European Research project

COMPAT.eGov is a European LLP research project financed through the Lifelong Learning Programme of the European Union. The project consortium is composed of eight partners from four countries.

The general objective of the COMPAT.eGov project is to improve the efficiency of European professional education in the governmental sector. The project is based on the supposed need for initiatives which focus on the competence assessment and relevant training frameworks in this sector and others, which has been identified as a priority by the EU. The EU has also indicated this through initiatives such as "2010 – A European Information Society for growth and employment".

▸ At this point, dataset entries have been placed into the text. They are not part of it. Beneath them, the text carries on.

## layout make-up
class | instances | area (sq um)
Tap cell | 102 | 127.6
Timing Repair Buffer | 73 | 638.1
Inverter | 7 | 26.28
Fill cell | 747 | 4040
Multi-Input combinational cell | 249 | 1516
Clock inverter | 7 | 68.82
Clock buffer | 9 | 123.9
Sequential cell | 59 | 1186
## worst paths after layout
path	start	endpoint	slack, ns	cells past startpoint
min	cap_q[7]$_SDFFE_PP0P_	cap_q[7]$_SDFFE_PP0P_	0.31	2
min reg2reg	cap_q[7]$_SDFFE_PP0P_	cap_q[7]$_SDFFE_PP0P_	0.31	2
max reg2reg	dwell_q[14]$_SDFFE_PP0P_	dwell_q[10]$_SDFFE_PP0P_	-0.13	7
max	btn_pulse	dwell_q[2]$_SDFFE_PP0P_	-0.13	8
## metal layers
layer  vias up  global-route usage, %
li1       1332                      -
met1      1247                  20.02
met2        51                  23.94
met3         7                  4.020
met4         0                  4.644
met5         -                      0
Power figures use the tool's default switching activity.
$ cat config.mk
export PLATFORM = sky130hd
export DESIGN_NAME = accelerator_write_strength_scheduler
export DESIGN_NICKNAME = d
export VERILOG_FILES = /design/src/rtl/accelerator_write_strength_scheduler_pkg.sv /design/src/rtl/accelerator_round_robin_arbiter.sv /design/src/rtl/accelerator_write_strength_scheduler.sv
export SDC_FILE = /design/constraint.sdc
export NUM_CORES = 1
export LEC_CHECK = 0
export BUFFER_PORTS_ARGS = -buffer_cell sky130_fd_sc_hd__buf_2
export CAP_MARGIN = 10
export CORE_AREA = 2 2 253 255
export DETAILED_ROUTE_END_ITERATION = 6
export DIE_AREA = 0 0 255 257
export GPL_TIMING_DRIVEN = 1
export PLACE_DENSITY = 0.55
export RECOVER_POWER = 25
export SYNTH_ARGS = -nofsm -noshare
export SYNTH_HDL_FRONTEND = slang
export SYNTH_SLANG_ARGS = --single-unit
$ cat constraint.sdc
create_clock -name CLK -period 6.39 [get_ports CLK]
set_input_delay 0.9585 -clock CLK [delete_from_list [all_inputs] [get_ports CLK]]
set_output_delay 0.9585 -clock CLK [all_outputs]
set_load 0.02 [all_outputs]
--- src/rtl/sysid_check_master.sv ---
// rtl/sysid_check_master.sv - reads sysid ID and timestamp words and reports a pass/fail verdict
module sysid_check_master
   import sysid_check_pkg::*;
#(
   parameter int unsigned           ADDR_WIDTH         = 32,
   parameter logic [ADDR_WIDTH-1:0] BASE_ADDR          = '0,
   parameter logic [31:0]           EXPECTED_ID        = 32'd31,
   parameter logic [31:0]           EXPECTED_TIMESTAMP = 32'd1718188374,
   parameter int unsigned           TIMEOUT_CYCLES     = 255,
   parameter bit                    AUTO_START         = 1'b1
) (
   input  logic                  clock,
   input  logic                  reset_n,
   input  logic                  start,
   output logic [ADDR_WIDTH-1:0] avm_address,
   output logic                  avm_read,
   input  logic [31:0]           avm_readdata,
   input  logic                  avm_waitrequest,
   input  logic                  avm_readdatavalid,
   output logic                  busy,
   output logic                  done,
   output logic                  id_ok,
   output logic                  ts_ok,
   output logic                  pass,
   output logic                  timeout_err,
   output logic [31:0]           id_value,
   output logic [31:0]           ts_value
);

   sysid_state_e state_q, state_d;

   logic        auto_q, auto_d;
   logic        busy_q, busy_d;
   logic        done_q, done_d;
   logic        id_ok_q, id_ok_d;
   logic        ts_ok_q, ts_ok_d;
   logic        pass_q, pass_d;
   logic        tmo_err_q, tmo_err_d;
   logic [31:0] id_value_q, id_value_d;
   logic [31:0] ts_value_q, ts_value_d;

   logic                  go;
   logic                  launch;
   logic                  port_req;
   logic                  port_pend;
   logic [ADDR_WIDTH-1:0] port_addr;
   logic                  port_accept;
   logic                  port_rvalid;
   logic                  port_tmo;
   logic [31:0]           port_rdata;

   sysid_read_port #(
      .ADDR_WIDTH     (ADDR_WIDTH),
      .TIMEOUT_CYCLES (TIMEOUT_CYCLES)
   ) u_read_port (
      .clock             (clock),
      .reset_n           (reset_n),
      .launch_i          (launch),
      .req_i             (port_req),
      .pend_i            (port_pend),
      .addr_i            (port_addr),
      .avm_address       (avm_address),
      .avm_read          (avm_read),
      .avm_readdata      (avm_readdata),
      .avm_waitrequest   (avm_waitrequest),
      .avm_readdatavalid (avm_readdatavalid),
      .accept_o          (port_accept),
      .rvalid_o          (port_rvalid),
      .tmo_o             (port_tmo),
      .rdata_o           (port_rdata)
   );

   always_ff @(posedge clock) begin
      if (!reset_n) begin
         state_q <= ST_IDLE;
      end else begin
         state_q <= state_d;
      end
   end

   always_comb begin
      state_d = state_q;
      case (state_q)
         ST_IDLE:    if (go) state_d = ST_ID_REQ;
         ST_ID_REQ: begin
            if (port_tmo)         state_d = ST_DONE;
            else if (port_rvalid) state_d = ST_TS_REQ;
            else if (port_accept) state_d = ST_ID_WAIT;
         end
         ST_ID_WAIT: begin
            if (port_tmo)         state_d = ST_DONE;
            else if (port_rvalid) state_d = ST_TS_REQ;
         end
         ST_TS_REQ: begin
            if (port_tmo)         state_d = ST_DONE;
            else if (port_rvalid) state_d = ST_DONE;
            else if (port_accept) state_d = ST_TS_WAIT;
         end
         ST_TS_WAIT: begin
            if (port_tmo || port_rvalid) state_d = ST_DONE;
         end
         ST_DONE:    if (go) state_d = ST_ID_REQ;
         default:    state_d = ST_IDLE;
      endcase
      // The timeout counter restarts whenever a request phase is entered.
      launch = ((state_d == ST_ID_REQ) && (state_q != ST_ID_REQ)) ||
               ((state_d == ST_TS_REQ) && (state_q != ST_TS_REQ));
   end

   always_comb begin
      go        = ((state_q == ST_IDLE) && (start || auto_q)) ||
                  ((state_q == ST_DONE) && start);
      port_req  = (state_q == ST_ID_REQ) || (state_q == ST_TS_REQ);
      port_pend = (state_q == ST_ID_WAIT) || (state_q == ST_TS_WAIT);
      if ((state_q == ST_TS_REQ) || (state_q == ST_TS_WAIT)) begin
         port_addr = BASE_ADDR + ADDR_WIDTH'(TS_OFFSET);
      end else begin
         port_addr = BASE_ADDR + ADDR_WIDTH'(ID_OFFSET);
      end
   end

   always_comb begin
      auto_d     = 1'b0;
      busy_d     = busy_q;
      done_d     = done_q;
      id_ok_d    = id_ok_q;
      ts_ok_d    = ts_ok_q;
      pass_d     = pass_q;
      tmo_err_d  = tmo_err_q;
      id_value_d = id_value_q;
      ts_value_d = ts_value_q;
      if (go) begin
         busy_d     = 1'b1;
         done_d     = 1'b0;
         id_ok_d    = 1'b0;
         ts_ok_d    = 1'b0;
         pass_d     = 1'b0;
         tmo_err_d  = 1'b0;
         id_value_d = '0;
         ts_value_d = '0;
      end else begin
         case (state_q)
            ST_ID_REQ, ST_ID_WAIT: begin
               if (port_tmo) begin
                  tmo_err_d = 1'b1;
               end else if (port_rvalid) begin
                  id_value_d = port_rdata;
                  id_ok_d    = (port_rdata == EXPECTED_ID);
               end
            end
            ST_TS_REQ, ST_TS_WAIT: begin
               if (port_tmo) begin
                  tmo_err_d = 1'b1;
               end else if (port_rvalid) begin
                  ts_value_d = port_rdata;
                  ts_ok_d    = (port_rdata == EXPECTED_TIMESTAMP);
               end
            end
            ST_DONE: begin
               done_d = 1'b1;
               busy_d = 1'b0;
               pass_d = id_ok_q & ts_ok_q & ~tmo_err_q;
            end
            default: ;
         endcase
      end
   end

   always_ff @(posedge clock) begin
      if (!reset_n) begin
         auto_q     <= AUTO_START;
         busy_q     <= 1'b0;
         done_q     <= 1'b0;
         id_ok_q    <= 1'b0;
         ts_ok_q    <= 1'b0;
         pass_q     <= 1'b0;
         tmo_err_q  <= 1'b0;
         id_value_q <= '0;
         ts_value_q <= '0;
      end else begin
         auto_q     <= auto_d;
         busy_q     <= busy_d;
         done_q     <= done_d;
         id_ok_q    <= id_ok_d;
         ts_ok_q    <= ts_ok_d;
         pass_q     <= pass_d;
         tmo_err_q  <= tmo_err_d;
         id_value_q <= id_value_d;
         ts_value_q <= ts_value_d;
      end
   end

   assign busy        = busy_q;
   assign done        = done_q;
   assign id_ok       = id_ok_q;
   assign ts_ok       = ts_ok_q;
   assign pass        = pass_q;
   assign timeout_err = tmo_err_q;
   assign id_value    = id_value_q;
   assign ts_value    = ts_value_q;

endmodule
### src/rtl/sd_pkg.sv
// Shared definitions for the SD command engine: register map,
// STATUS bit positions, FSM states and the CRC7 polynomial.
package sd_pkg;

  localparam logic [2:0] ADDR_CTRL   = 3'd0;
  localparam logic [2:0] ADDR_ARG    = 3'd1;
  localparam logic [2:0] ADDR_STATUS = 3'd2;
  localparam logic [2:0] ADDR_RESP0  = 3'd3;
  localparam logic [2:0] ADDR_RESP1  = 3'd4;
  localparam logic [2:0] ADDR_DIV    = 3'd5;

  localparam int ST_BUSY    = 0;
  localparam int ST_DONE    = 1;
  localparam int ST_TIMEOUT = 2;
  localparam int ST_CRC_ERR = 3;
  localparam int ST_END_ERR = 4;

  // x^7 + x^3 + 1
  localparam logic [6:0] CRC7_POLY = 7'h09;

  typedef enum logic [2:0] {
    S_IDLE,
    S_SEND,
    S_WAIT,
    S_RECV,
    S_TAIL
  } sd_state_e;

endpackage

### src/rtl/sd_crc7.sv
// Serial CRC7 generator, MSB-first data, zero initial value.
// Clear takes priority over enable.
module sd_crc7
  import sd_pkg::*;
(
  input  logic       i_clock,
  input  logic       i_reset,
  input  logic       i_clear,
  input  logic       i_enable,
  input  logic       i_bit,
  output logic [6:0] o_crc
);

  logic fb;

  assign fb = o_crc[6] ^ i_bit;

  always_ff @(posedge i_clock or posedge i_reset) begin
    if (i_reset) begin
      o_crc <= '0;
    end else if (i_clear) begin
      o_crc <= '0;
    end else if (i_enable) begin
      o_crc <= {o_crc[5:0], 1'b0} ^ (fb ? CRC7_POLY : 7'h00);
    end
  end

endmodule

### src/rtl/sd_cmd_engine.sv
// SD CMD-line engine: 48-bit command out, optional 48-bit response in.
// Define SD_CMD_CRC_CHECK_EN to build the receive CRC7 check.
module sd_cmd_engine
  import sd_pkg::*;
#(
  parameter logic [7:0] DEFAULT_DIV  = 8'd124,
  parameter int         RESP_TIMEOUT = 64
) (
  input  logic        i_clock,
  input  logic        i_reset,
  input  logic        i_request,
  input  logic        i_rw,
  input  logic [2:0]  i_address,
  input  logic [31:0] i_wdata,
  output logic [31:0] o_rdata,
  output logic        o_ready,
  output logic        o_busy,
  output logic        o_sd_clk,
  output logic        o_cmd_oe,
  output logic        o_cmd,
  input  logic        i_cmd
);

  localparam int TW = $clog2(RESP_TIMEOUT + 1);

  sd_state_e     state_q, state_d;
  logic [7:0]    div_reg, div_act, div_cnt;
  logic [31:0]   arg_q, status;
  logic          no_resp_q, sd_clk_q, fall_d;
  logic          cmd_q, oe_q, sync1, cmd_sync;
  logic [38:0]   tx_sr;
  logic [5:0]    bit_cnt, rcnt;
  logic [TW-1:0] wcnt;
  logic [3:0]    tcnt;
  logic [45:0]   rx_sr, rx_next;
  logic [6:0]    crc_tx;
  logic          done_q, tmo_q, crc_err_q, end_err_q;
  logic          busy, tick, rise_tick, fall_tick;
  logic          start, rd, tx_en, last_rx, finish;

  assign busy      = state_q != S_IDLE;
  assign start     = i_request && i_rw && i_address == ADDR_CTRL && !busy;
  assign rd        = i_request && !i_rw;
  assign tick      = busy && div_cnt == div_act;
  assign rise_tick = tick && !sd_clk_q;
  assign fall_tick = tick && sd_clk_q;
  assign tx_en     = state_q == S_SEND && fall_d && bit_cnt < 6'd39;
  assign rx_next   = {rx_sr[44:0], cmd_sync};
  assign last_rx   = state_q == S_RECV && rise_tick && rcnt == 6'd46;
  assign finish    = state_q == S_TAIL && state_d == S_IDLE;

  assign status = {27'd0, end_err_q, crc_err_q, tmo_q, done_q, busy};

  assign o_busy   = busy;
  assign o_sd_clk = sd_clk_q;
  assign o_cmd_oe = oe_q;
  assign o_cmd    = cmd_q;

  // Start bit is always 0 and leaves a zero CRC unchanged, so the
  // generator only needs bits 1..39.
  sd_crc7 u_crc_tx (
    .i_clock  (i_clock),
    .i_reset  (i_reset),
    .i_clear  (start),
    .i_enable (tx_en),
    .i_bit    (tx_sr[38]),
    .o_crc    (crc_tx)
  );

`ifdef SD_CMD_CRC_CHECK_EN
  logic [6:0] crc_rx;
  logic       rx_en;

  assign rx_en = state_q == S_RECV && rise_tick && rcnt < 6'd39;

  sd_crc7 u_crc_rx (
    .i_clock  (i_clock),
    .i_reset  (i_reset),
    .i_clear  (start),
    .i_enable (rx_en),
    .i_bit    (cmd_sync),
    .o_crc    (crc_rx)
  );

  always_ff @(posedge i_clock or posedge i_reset) begin
    if (i_reset) begin
      crc_err_q <= 1'b0;
    end else if (start) begin
      crc_err_q <= 1'b0;
    end else if (last_rx) begin
      crc_err_q <= crc_rx != rx_next[7:1];
    end
  end
`else
  assign crc_err_q = 1'b0;
`endif

  always_ff @(posedge i_clock or posedge i_reset) begin
    if (i_reset) begin
      sync1    <= 1'b1;
      cmd_sync <= 1'b1;
      state_q  <= S_IDLE;
    end else begin
      sync1    <= i_cmd;
      cmd_sync <= sync1;
      state_q  <= state_d;
    end
  end

  always_comb begin
    state_d = state_q;
    unique case (state_q)
      S_IDLE: if (start) state_d = S_SEND;
      S_SEND: begin
        if (fall_d && bit_cnt == 6'd47)
          state_d = no_resp_q ? S_TAIL : S_WAIT;
      end
      S_WAIT: begin
        if (rise_tick) begin
          if (!cmd_sync)
            state_d = S_RECV;
          else if (wcnt == TW'(RESP_TIMEOUT - 1))
            state_d = S_TAIL;
        end
      end
      S_RECV: if (last_rx) state_d = S_TAIL;
      S_TAIL: if (fall_tick && tcnt == 4'd8) state_d = S_IDLE;
      default: state_d = S_IDLE;
    endcase
  end

  always_ff @(posedge i_clock or posedge i_reset) begin
    if (i_reset) begin
      o_ready <= 1'b0;
      o_rdata <= '0;
      arg_q   <= '0;
      div_reg <= DEFAULT_DIV;
      done_q  <= 1'b0;
    end else begin
      o_ready <= i_request;
      o_rdata <= '0;
      if (i_request && i_rw && i_address == ADDR_ARG)
        arg_q <= i_wdata;
      if (i_request && i_rw && i_address == ADDR_DIV)
        div_reg <= i_wdata[7:0];
      if (rd) begin
        unique case (1'b1)
          i_address == ADDR_ARG:    o_rdata <= arg_q;
          i_address == ADDR_STATUS: o_rdata <= status;
          i_address == ADDR_RESP0:  o_rdata <= rx_sr[39:8];
          i_address == ADDR_RESP1:
            o_rdata <= {17'd0, rx_sr[7:1], 2'd0, rx_sr[45:40]};
          i_address == ADDR_DIV:    o_rdata <= {24'd0, div_reg};
          default:                  o_rdata <= '0;
        endcase
      end
      if (rd && i_address == ADDR_STATUS)
        done_q <= 1'b0;
      // A done-set in the same cycle as a STATUS read must survive.
      if (finish)
        done_q <= 1'b1;
    end
  end

  always_ff @(posedge i_clock or posedge i_reset) begin
    if (i_reset) begin
      div_act   <= DEFAULT_DIV;
      div_cnt   <= '0;
      sd_clk_q  <= 1'b0;
      fall_d    <= 1'b0;
      no_resp_q <= 1'b0;
      tx_sr     <= '0;
      bit_cnt   <= '0;
      wcnt      <= '0;
      rcnt      <= '0;
      tcnt      <= '0;
      rx_sr     <= '0;
      cmd_q     <= 1'b1;
      oe_q      <= 1'b0;
      tmo_q     <= 1'b0;
      end_err_q <= 1'b0;
    end else begin
      fall_d <= fall_tick;
      if (!busy || tick) div_cnt <= '0;
      else div_cnt <= div_cnt + 8'd1;
      if (!busy) sd_clk_q <= 1'b0;
      else if (tick) sd_clk_q <= !sd_clk_q;
      if (state_q != S_WAIT) wcnt <= '0;
      else if (rise_tick) wcnt <= wcnt + TW'(1);
      if (state_q != S_RECV) rcnt <= '0;
      else if (rise_tick) rcnt <= rcnt + 6'd1;
      if (state_q != S_TAIL) tcnt <= '0;
      else if (rise_tick) tcnt <= tcnt + 4'd1;
      if (start) begin
        div_act   <= div_reg;
        no_resp_q <= i_wdata[8];
        tx_sr     <= {1'b1, i_wdata[5:0], arg_q};
        bit_cnt   <= '0;
        cmd_q     <= 1'b0;
        oe_q      <= 1'b1;
        tmo_q     <= 1'b0;
        end_err_q <= 1'b0;
      end
      // Next bit goes out one i_clock after the falling SD edge.
      if (state_q == S_SEND && fall_d) begin
        bit_cnt <= bit_cnt + 6'd1;
        tx_sr   <= {tx_sr[37:0], 1'b0};
        if (bit_cnt < 6'd39)
          cmd_q <= tx_sr[38];
        else if (bit_cnt < 6'd46)
          cmd_q <= crc_tx[3'(6'd45 - bit_cnt)];
        else
          cmd_q <= 1'b1;
        if (bit_cnt == 6'd47)
          oe_q <= 1'b0;
      end
      if (state_q == S_WAIT && rise_tick && cmd_sync &&
          wcnt == TW'(RESP_TIMEOUT - 1))
        tmo_q <= 1'b1;
      if (state_q == S_RECV && rise_tick)
        rx_sr <= rx_next;
      if (last_rx)
        end_err_q <= !cmd_sync;
    end
  end

endmodule

### config.mk
export PLATFORM = sky130hd
export DESIGN_NAME = sd_cmd_engine
export DESIGN_NICKNAME = d
export VERILOG_FILES = /design/src/rtl/sd_pkg.sv /design/src/rtl/sd_crc7.sv /design/src/rtl/sd_cmd_engine.sv
export SDC_FILE = /design/constraint.sdc
export NUM_CORES = 1
export LEC_CHECK = 0
export BUFFER_PORTS_ARGS = -buffer_cell sky130_fd_sc_hd__buf_2
export CAP_MARGIN = 25
export CORE_MARGIN = 2
export CORE_UTILIZATION = 30
export CTS_CLUSTER_DIAMETER = 30
export DETAILED_ROUTE_END_ITERATION = 10
export SLEW_MARGIN = 20
export SYNTH_ARGS = -nofsm -noshare
export SYNTH_HDL_FRONTEND = slang
export SYNTH_SLANG_ARGS = --single-unit
### constraint.sdc
create_clock -name i_clock -period 9.8 [get_ports i_clock]
set_clock_uncertainty 0.1 [all_clocks]
set_input_delay 2.45 -clock i_clock [delete_from_list [all_inputs] [get_ports i_clock]]
set_output_delay 2.45 -clock i_clock [all_outputs]
set_load 0.01 [all_outputs]
==> flow_summary.ini <==
[sta]
finalSetupViolCount = 0
timing.slew.headroom = 0.487
rsz0062_at_grt = false
fin_crit_sh = 0.447
tns_ps = 0
worst_slew_pin_slew_ps = 769
report.final.hold_viol_count = 0
finalMaxSlewViolations = 0
setup_slack_ps = 5420
finalCriticalPeriod_ps = 4380
fmax_ghz = 0.228

[synth]
ys_seq_area_frac = 0.582
ys_types = 53
synthesis.area_um2 = 9370
synth.net_count = 904
synth-edff-count = 0
ys_top_cells_by_count = dfrtp_1 (204), nand2_1 (128), nor2_1 (110)
yosysTopAreaCellShare = 0.545
ys.flop_type = dfrtp_1
ys_async_sr_fraction = 1.00
yosysMostFrequentCell = dfrtp_1
avgSynthCellArea_um2 = 10.9
yosysTopAreaCell = dfrtp_1
synth_warnings = 0
synthTopCellsByArea = dfrtp_1 (55%), mux2_2 (10%), nand2_1 (5.1%)
synth_cells = 856
ys_ff_latch = 217

[worst_setup_path]
rr_worst_depth = 6
r2r_end = rx_sr[32]$_DFFE_PP0P_
slowest_stage = nor2b_1
crit_path_max_fanout = 32
endpoint_kind = register
required_ps = 10110
r2r-start = div_act[4]$_DFFE_PP1P_
crit_chain = buf_2, nor2b_1, nor2b_2, and3_1, buf_4, mux2_2
cp_top_family = simple AND/OR/NAND/NOR gates
arrival_ps = 4690
critical_path_class = in -> reg
critical_path_buf_inv_count = 2
max_stage_delay_ps = 500
cp-start-kind = input port
critPathLaunch = i_address[0]
rrSetupSlack_ps = 7160

[hold_path]
holdPathEnd = cmd_sync$_DFF_PP1_
hold_start = sync1$_DFF_PP1_
hold_depth = 0
hp-class = reg -> reg

[routing]
vias = 6596
wl_met3_um = 917
finalWirelength_um = 21100
drt_pass1_iterations = 5
top_layer = met5
wire_per_inst_um = 15.4
avgViaCountPerCell = 4.81
drtAntennaViolNets = 0
drt-met1-wl_um = 9680
route.met2.wl_um = 10100
drc_errors = 0
drt_iter0_markers = 351

[global_routing]
grt_pass1_wl_um = 35700
grt_overflow = 0
first_global_vias = 6748
grt_max_degree = 138
antenna_found_initial = 1
track_usage = 0.132

[layout]
largest_reg_flops = 46
largestRegisters = rx_sr x46, tx_sr x39
nets = 987
drive_above_1_share = 0.281
register_area_um2 = 5450
diodes = 0
top_register = rx_sr
multi_input_area_um2 = 3680
fillers = 2974
fin_util = 0.385
area_delta_synth_final_pct = 26.2

[floorplanning]
die_w_um = 181
start_util = 0.305
ios = 77
die-area_um2 = 32600
rows = 64
core-area_um2 = 30700
die_h_um = 181

[clock_network]
clock-root-buffer = clkbuf_16
cts-hold-fix-buffers = 0
clk_pin_slew_worst_paths_ps = 50
postCtsResizedCells = 0
numCtsBuffers = 45
cts_sinks = 217
cts_buffer_depth = 3
htreeDepth = 2
clk_latency_ps = 520
cts_tree = done
postCtsSetupBuffers = 0

[power_and_ir_drop]
power_density_nw_per_um2 = 229
p_leak_nw = 5.43
power.total_w = 0.00270
ir_drop_uv = 142

[placement]
dpl_worst_slack_ps = 4370
port_buffers = 76
place_congestion = 0.800
dp.final_hpwl_um = 13600

[outcome]
status = complete, no violations

[job]
cap_violations = 0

== Overview of COMPAT.eGov ==

According to information publicized by the project, COMPAT.eGov focuses on aspects such as:
- enhancing professional training of public authorities in the incorporation of online services
- identifying alternative ways for governmental agencies and public authorities to serve the citizens efficiently in areas/cases where the deployment of physical services and personnel is costly or not possible.
- establishing an assessment framework that to elaborate on the competence identification of civil servants, in relation to the eGov paradigm
- providing correspondence with the European Qualification Framework, so that the civil servants’ competencies are better understood and the qualification levels of different countries and different education and training systems can be better compared.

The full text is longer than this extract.